-- Material supplied follows --

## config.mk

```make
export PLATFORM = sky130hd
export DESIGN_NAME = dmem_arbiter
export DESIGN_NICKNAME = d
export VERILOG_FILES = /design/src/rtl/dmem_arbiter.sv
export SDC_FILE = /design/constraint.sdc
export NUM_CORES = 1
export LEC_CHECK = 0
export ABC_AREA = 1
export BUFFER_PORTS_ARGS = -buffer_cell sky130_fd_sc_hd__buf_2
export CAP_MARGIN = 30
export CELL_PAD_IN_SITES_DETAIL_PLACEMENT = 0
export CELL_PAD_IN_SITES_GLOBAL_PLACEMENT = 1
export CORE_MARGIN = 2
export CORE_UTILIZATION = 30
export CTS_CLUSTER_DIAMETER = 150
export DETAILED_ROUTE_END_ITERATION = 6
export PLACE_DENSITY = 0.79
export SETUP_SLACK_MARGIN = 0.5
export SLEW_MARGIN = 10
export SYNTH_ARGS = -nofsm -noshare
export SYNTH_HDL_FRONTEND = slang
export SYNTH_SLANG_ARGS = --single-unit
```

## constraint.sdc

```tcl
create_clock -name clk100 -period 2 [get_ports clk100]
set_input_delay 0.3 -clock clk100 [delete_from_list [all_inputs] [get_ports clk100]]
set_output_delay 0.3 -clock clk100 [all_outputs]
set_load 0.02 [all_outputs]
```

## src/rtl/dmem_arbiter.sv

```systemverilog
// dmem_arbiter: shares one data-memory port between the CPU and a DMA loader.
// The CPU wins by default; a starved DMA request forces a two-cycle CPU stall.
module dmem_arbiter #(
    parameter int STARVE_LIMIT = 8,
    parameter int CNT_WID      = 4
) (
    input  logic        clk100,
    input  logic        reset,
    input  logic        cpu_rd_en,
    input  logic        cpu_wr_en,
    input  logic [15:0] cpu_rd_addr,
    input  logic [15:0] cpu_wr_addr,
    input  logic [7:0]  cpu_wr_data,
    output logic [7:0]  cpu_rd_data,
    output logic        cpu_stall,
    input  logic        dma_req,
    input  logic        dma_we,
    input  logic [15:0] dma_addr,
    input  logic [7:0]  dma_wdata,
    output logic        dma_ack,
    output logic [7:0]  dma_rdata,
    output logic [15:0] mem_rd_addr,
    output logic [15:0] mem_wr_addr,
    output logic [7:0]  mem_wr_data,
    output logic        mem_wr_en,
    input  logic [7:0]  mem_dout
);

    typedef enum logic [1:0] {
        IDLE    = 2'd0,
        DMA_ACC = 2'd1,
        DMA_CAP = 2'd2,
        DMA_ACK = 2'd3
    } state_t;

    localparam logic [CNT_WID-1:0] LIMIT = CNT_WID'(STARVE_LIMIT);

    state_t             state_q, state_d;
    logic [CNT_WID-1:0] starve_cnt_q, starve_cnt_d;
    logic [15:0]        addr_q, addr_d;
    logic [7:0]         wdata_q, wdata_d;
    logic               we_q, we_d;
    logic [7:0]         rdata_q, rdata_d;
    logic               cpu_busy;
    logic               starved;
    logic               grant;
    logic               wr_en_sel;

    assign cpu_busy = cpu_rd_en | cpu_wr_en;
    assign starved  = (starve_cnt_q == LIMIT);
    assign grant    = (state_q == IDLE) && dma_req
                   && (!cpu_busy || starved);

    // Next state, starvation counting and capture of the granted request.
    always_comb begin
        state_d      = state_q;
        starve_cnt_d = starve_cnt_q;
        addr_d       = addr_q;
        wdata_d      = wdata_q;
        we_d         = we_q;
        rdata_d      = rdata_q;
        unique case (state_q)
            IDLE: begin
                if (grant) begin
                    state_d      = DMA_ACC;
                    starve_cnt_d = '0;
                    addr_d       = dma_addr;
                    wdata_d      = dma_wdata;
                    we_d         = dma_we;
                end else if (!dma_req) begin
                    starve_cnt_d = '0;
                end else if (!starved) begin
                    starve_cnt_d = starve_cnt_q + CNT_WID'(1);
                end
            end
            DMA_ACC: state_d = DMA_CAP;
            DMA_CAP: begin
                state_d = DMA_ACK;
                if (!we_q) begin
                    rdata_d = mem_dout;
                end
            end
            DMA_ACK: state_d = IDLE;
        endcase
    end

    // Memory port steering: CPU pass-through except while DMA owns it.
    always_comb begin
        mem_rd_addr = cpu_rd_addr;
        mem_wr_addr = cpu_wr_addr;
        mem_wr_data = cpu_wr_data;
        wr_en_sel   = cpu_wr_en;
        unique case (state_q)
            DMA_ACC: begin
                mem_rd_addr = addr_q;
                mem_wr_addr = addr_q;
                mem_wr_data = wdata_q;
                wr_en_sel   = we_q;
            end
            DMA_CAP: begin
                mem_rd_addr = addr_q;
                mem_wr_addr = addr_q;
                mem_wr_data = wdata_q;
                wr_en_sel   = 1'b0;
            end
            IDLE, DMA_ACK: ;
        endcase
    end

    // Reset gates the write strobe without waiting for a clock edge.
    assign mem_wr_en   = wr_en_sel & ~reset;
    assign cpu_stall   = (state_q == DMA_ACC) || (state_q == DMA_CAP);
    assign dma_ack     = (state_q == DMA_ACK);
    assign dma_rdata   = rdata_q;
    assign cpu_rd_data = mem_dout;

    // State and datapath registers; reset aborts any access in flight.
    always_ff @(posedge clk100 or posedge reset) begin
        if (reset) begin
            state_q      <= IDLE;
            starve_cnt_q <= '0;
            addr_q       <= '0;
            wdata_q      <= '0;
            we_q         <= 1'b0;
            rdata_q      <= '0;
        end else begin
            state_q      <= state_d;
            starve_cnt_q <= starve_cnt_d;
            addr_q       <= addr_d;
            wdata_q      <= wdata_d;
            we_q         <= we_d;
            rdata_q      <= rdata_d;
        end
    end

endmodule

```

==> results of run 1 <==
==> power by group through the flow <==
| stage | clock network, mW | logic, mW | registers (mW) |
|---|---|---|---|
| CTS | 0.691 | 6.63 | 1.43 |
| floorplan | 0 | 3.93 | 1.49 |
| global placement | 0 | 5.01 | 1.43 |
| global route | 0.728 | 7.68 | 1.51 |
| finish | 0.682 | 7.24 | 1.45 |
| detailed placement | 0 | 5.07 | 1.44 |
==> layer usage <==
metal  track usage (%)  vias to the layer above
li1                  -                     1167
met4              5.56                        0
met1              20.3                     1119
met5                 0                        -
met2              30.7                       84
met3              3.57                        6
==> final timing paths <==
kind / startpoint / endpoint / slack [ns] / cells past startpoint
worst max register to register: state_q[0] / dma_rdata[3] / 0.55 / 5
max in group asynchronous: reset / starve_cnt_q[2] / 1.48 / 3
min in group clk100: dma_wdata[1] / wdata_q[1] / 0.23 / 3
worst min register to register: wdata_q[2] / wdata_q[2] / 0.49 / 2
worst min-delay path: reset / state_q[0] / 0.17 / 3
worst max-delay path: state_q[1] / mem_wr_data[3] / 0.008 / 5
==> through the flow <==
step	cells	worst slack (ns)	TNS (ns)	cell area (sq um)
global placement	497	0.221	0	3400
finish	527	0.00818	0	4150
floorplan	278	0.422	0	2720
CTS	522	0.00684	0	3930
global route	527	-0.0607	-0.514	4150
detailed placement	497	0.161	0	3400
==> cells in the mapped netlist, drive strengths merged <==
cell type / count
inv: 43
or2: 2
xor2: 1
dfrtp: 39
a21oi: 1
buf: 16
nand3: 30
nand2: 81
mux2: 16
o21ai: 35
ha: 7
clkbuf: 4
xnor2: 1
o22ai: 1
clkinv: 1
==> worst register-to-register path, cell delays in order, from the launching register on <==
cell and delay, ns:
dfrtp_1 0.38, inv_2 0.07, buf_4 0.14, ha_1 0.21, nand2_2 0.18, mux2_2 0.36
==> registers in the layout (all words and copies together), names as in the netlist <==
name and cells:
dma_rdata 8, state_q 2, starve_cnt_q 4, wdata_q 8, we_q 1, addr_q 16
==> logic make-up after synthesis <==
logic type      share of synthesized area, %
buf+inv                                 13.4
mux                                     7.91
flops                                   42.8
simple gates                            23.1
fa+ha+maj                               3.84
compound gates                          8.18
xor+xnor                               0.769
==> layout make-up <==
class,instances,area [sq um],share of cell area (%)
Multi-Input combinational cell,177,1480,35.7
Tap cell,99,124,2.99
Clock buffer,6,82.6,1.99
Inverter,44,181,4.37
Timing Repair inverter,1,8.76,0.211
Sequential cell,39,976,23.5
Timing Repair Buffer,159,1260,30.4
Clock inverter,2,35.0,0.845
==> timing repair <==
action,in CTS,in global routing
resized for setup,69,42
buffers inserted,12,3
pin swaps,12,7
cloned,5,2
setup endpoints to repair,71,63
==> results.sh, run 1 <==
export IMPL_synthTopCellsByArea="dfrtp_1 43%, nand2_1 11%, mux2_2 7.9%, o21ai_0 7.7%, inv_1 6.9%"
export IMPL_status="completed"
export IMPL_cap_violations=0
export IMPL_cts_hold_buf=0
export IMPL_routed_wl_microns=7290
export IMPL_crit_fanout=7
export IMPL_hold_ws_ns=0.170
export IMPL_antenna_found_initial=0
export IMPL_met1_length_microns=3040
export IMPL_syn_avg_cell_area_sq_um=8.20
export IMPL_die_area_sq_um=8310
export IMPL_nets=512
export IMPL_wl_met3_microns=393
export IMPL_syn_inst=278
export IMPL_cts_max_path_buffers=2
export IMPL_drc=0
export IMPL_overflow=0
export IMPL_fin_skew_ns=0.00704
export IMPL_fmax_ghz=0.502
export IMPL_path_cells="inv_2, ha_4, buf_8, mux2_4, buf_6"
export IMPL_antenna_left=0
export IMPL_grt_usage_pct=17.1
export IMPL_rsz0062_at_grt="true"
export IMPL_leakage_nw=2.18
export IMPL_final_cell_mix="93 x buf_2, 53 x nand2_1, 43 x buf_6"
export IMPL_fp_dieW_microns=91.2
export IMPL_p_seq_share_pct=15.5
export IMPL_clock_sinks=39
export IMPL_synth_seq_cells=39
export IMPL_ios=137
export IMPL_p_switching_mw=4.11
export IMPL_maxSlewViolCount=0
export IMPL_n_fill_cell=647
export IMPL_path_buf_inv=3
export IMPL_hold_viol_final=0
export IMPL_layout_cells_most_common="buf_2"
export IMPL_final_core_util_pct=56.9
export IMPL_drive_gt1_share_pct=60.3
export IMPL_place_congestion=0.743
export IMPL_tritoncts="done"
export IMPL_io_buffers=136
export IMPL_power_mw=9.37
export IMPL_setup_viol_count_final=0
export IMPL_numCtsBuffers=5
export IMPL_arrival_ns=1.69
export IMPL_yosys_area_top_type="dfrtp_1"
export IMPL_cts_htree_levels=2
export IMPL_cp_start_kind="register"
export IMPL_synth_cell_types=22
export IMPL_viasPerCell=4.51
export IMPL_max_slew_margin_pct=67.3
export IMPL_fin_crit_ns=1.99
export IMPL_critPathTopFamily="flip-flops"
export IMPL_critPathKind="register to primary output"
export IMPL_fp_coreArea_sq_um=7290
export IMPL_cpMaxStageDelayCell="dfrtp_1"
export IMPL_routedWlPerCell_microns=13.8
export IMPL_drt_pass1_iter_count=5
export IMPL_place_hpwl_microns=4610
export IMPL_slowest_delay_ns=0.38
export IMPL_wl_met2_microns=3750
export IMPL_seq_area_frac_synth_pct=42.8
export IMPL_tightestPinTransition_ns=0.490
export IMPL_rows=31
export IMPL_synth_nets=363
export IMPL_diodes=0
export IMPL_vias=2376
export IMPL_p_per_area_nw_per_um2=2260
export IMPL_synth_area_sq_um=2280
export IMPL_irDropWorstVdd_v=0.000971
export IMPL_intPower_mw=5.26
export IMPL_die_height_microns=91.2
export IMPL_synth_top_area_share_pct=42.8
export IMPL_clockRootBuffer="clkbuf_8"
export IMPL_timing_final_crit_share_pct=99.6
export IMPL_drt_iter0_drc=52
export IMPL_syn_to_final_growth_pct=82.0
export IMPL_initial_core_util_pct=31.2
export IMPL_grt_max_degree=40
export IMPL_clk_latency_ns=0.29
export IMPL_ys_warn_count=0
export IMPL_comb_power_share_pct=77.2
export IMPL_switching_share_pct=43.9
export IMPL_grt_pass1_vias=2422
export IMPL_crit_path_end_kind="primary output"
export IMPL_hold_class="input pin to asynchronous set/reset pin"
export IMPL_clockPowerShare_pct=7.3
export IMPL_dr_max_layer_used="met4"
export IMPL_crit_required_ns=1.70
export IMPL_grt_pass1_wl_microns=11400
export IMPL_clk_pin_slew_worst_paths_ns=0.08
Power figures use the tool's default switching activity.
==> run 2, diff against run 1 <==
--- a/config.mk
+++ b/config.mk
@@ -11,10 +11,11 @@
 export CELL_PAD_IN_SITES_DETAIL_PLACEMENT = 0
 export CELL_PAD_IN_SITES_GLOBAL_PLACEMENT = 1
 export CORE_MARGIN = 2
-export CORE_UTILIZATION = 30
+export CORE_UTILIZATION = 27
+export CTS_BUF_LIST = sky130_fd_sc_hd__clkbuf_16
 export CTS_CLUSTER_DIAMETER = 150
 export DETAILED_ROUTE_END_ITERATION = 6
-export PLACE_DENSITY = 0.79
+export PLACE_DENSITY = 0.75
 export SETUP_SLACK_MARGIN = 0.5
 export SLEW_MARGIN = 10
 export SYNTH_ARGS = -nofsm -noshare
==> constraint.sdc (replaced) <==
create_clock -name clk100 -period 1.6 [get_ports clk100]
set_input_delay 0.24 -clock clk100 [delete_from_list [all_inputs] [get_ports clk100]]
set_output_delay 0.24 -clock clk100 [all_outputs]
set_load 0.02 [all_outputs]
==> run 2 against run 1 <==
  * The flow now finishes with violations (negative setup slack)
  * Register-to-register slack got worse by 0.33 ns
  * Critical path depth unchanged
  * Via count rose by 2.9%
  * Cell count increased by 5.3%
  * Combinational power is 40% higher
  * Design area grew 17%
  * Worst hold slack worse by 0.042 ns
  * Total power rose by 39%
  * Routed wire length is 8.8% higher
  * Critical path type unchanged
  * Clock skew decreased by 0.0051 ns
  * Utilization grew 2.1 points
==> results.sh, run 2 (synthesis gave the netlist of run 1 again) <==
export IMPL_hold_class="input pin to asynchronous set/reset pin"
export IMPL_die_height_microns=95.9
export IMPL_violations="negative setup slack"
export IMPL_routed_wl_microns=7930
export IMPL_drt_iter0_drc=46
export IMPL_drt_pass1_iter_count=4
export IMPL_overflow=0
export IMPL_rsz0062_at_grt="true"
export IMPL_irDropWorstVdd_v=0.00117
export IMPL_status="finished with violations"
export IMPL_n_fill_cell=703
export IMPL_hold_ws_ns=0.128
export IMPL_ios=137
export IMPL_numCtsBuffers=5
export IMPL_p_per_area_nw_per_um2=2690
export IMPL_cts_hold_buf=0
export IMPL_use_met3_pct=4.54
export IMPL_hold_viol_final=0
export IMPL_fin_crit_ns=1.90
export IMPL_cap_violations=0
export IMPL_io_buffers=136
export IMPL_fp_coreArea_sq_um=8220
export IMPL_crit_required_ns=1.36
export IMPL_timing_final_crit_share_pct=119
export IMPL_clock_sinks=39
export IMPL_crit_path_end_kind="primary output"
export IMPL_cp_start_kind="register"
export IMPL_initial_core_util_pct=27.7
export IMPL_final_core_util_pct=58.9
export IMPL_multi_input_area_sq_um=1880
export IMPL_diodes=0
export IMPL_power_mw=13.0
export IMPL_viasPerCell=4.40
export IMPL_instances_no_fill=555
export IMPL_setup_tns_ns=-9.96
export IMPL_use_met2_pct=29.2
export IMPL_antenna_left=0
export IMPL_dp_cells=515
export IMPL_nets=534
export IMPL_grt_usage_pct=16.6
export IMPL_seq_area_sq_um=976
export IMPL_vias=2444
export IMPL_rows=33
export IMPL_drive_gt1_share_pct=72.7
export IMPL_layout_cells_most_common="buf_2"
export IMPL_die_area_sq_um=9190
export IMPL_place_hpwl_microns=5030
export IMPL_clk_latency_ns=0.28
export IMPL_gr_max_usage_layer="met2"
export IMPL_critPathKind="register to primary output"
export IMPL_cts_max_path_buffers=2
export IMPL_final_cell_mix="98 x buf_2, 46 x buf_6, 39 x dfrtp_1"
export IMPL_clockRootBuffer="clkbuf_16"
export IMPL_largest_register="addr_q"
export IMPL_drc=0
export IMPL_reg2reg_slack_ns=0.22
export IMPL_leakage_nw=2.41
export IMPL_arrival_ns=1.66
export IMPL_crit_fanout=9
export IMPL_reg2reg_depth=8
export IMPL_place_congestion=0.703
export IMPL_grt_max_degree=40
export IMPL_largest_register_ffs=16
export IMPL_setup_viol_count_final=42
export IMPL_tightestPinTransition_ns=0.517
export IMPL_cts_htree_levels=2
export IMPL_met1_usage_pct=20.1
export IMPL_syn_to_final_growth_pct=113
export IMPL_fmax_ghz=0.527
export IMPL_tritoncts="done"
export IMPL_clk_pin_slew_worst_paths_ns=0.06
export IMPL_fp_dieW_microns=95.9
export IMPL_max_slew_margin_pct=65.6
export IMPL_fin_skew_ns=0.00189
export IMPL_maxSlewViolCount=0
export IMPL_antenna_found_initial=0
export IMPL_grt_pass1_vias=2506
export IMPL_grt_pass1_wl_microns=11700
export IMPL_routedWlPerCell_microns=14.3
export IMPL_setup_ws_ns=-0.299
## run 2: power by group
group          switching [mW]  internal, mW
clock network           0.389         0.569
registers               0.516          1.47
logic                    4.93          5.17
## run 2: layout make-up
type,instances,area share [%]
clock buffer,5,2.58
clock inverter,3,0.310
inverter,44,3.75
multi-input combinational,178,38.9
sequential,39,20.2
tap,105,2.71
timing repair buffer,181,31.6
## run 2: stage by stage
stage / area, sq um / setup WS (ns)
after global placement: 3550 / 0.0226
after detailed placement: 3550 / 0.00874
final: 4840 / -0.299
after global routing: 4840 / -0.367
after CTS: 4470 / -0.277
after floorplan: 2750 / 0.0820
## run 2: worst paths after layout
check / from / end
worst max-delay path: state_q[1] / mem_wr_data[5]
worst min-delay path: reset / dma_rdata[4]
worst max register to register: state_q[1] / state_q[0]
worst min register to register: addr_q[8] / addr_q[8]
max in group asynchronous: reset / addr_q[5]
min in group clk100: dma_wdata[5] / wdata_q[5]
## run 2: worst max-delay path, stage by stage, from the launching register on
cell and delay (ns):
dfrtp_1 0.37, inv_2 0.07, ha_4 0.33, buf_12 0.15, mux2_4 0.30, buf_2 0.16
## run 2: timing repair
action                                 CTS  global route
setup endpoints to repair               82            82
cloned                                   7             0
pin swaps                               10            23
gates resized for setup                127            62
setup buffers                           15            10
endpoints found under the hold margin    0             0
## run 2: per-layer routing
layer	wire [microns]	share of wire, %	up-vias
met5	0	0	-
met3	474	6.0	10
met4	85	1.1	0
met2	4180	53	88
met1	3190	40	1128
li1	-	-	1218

-- Material supplied concluded --
-- Material supplied follows --

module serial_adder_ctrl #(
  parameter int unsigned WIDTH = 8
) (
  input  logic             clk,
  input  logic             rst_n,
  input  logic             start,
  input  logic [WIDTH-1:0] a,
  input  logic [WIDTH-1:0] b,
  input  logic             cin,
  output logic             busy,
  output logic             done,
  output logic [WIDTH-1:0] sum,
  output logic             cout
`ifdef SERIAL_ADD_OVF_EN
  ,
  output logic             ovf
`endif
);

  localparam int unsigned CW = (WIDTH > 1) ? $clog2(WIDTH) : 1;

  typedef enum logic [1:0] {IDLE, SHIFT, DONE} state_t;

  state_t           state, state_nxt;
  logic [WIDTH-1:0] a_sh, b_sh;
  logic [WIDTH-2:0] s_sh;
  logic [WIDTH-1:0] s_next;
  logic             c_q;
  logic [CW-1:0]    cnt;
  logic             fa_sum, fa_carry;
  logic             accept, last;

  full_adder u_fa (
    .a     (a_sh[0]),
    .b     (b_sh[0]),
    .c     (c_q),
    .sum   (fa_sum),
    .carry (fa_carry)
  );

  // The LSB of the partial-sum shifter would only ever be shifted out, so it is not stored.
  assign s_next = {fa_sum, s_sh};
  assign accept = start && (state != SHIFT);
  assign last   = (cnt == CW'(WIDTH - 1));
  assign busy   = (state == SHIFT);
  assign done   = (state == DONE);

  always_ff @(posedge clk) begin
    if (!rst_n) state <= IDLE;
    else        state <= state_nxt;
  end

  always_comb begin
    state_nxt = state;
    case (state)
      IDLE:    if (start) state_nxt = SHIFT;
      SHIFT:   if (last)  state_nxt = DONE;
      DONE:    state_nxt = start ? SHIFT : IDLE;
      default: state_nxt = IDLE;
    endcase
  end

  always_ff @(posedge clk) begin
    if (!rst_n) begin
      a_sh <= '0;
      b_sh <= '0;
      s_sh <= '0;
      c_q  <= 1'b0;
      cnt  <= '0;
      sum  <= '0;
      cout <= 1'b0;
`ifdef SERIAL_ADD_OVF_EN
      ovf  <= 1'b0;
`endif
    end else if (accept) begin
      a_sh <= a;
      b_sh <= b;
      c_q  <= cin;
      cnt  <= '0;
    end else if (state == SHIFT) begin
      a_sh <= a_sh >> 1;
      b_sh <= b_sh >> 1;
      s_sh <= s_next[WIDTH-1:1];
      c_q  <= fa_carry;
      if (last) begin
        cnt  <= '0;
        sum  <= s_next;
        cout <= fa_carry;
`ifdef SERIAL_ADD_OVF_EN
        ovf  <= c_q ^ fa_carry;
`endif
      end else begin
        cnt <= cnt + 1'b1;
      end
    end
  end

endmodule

-- Material supplied concluded --

### The problem:
Only the lines above from the line with "export IMPL_clk_pin_slew_worst_paths_ns=0.08" to the line with "set_output_delay 0.24 -clock", those two lines included, should be reproduced exactly.

### Exercise answer:
export IMPL_clk_pin_slew_worst_paths_ns=0.08
Power figures use the tool's default switching activity.
==> run 2, diff against run 1 <==
--- a/config.mk
+++ b/config.mk
@@ -11,10 +11,11 @@
 export CELL_PAD_IN_SITES_DETAIL_PLACEMENT = 0
 export CELL_PAD_IN_SITES_GLOBAL_PLACEMENT = 1
 export CORE_MARGIN = 2
-export CORE_UTILIZATION = 30
+export CORE_UTILIZATION = 27
+export CTS_BUF_LIST = sky130_fd_sc_hd__clkbuf_16
 export CTS_CLUSTER_DIAMETER = 150
 export DETAILED_ROUTE_END_ITERATION = 6
-export PLACE_DENSITY = 0.79
+export PLACE_DENSITY = 0.75
 export SETUP_SLACK_MARGIN = 0.5
 export SLEW_MARGIN = 10
 export SYNTH_ARGS = -nofsm -noshare
==> constraint.sdc (replaced) <==
create_clock -name clk100 -period 1.6 [get_ports clk100]
set_input_delay 0.24 -clock clk100 [delete_from_list [all_inputs] [get_ports clk100]]
set_output_delay 0.24 -clock clk100 [all_outputs]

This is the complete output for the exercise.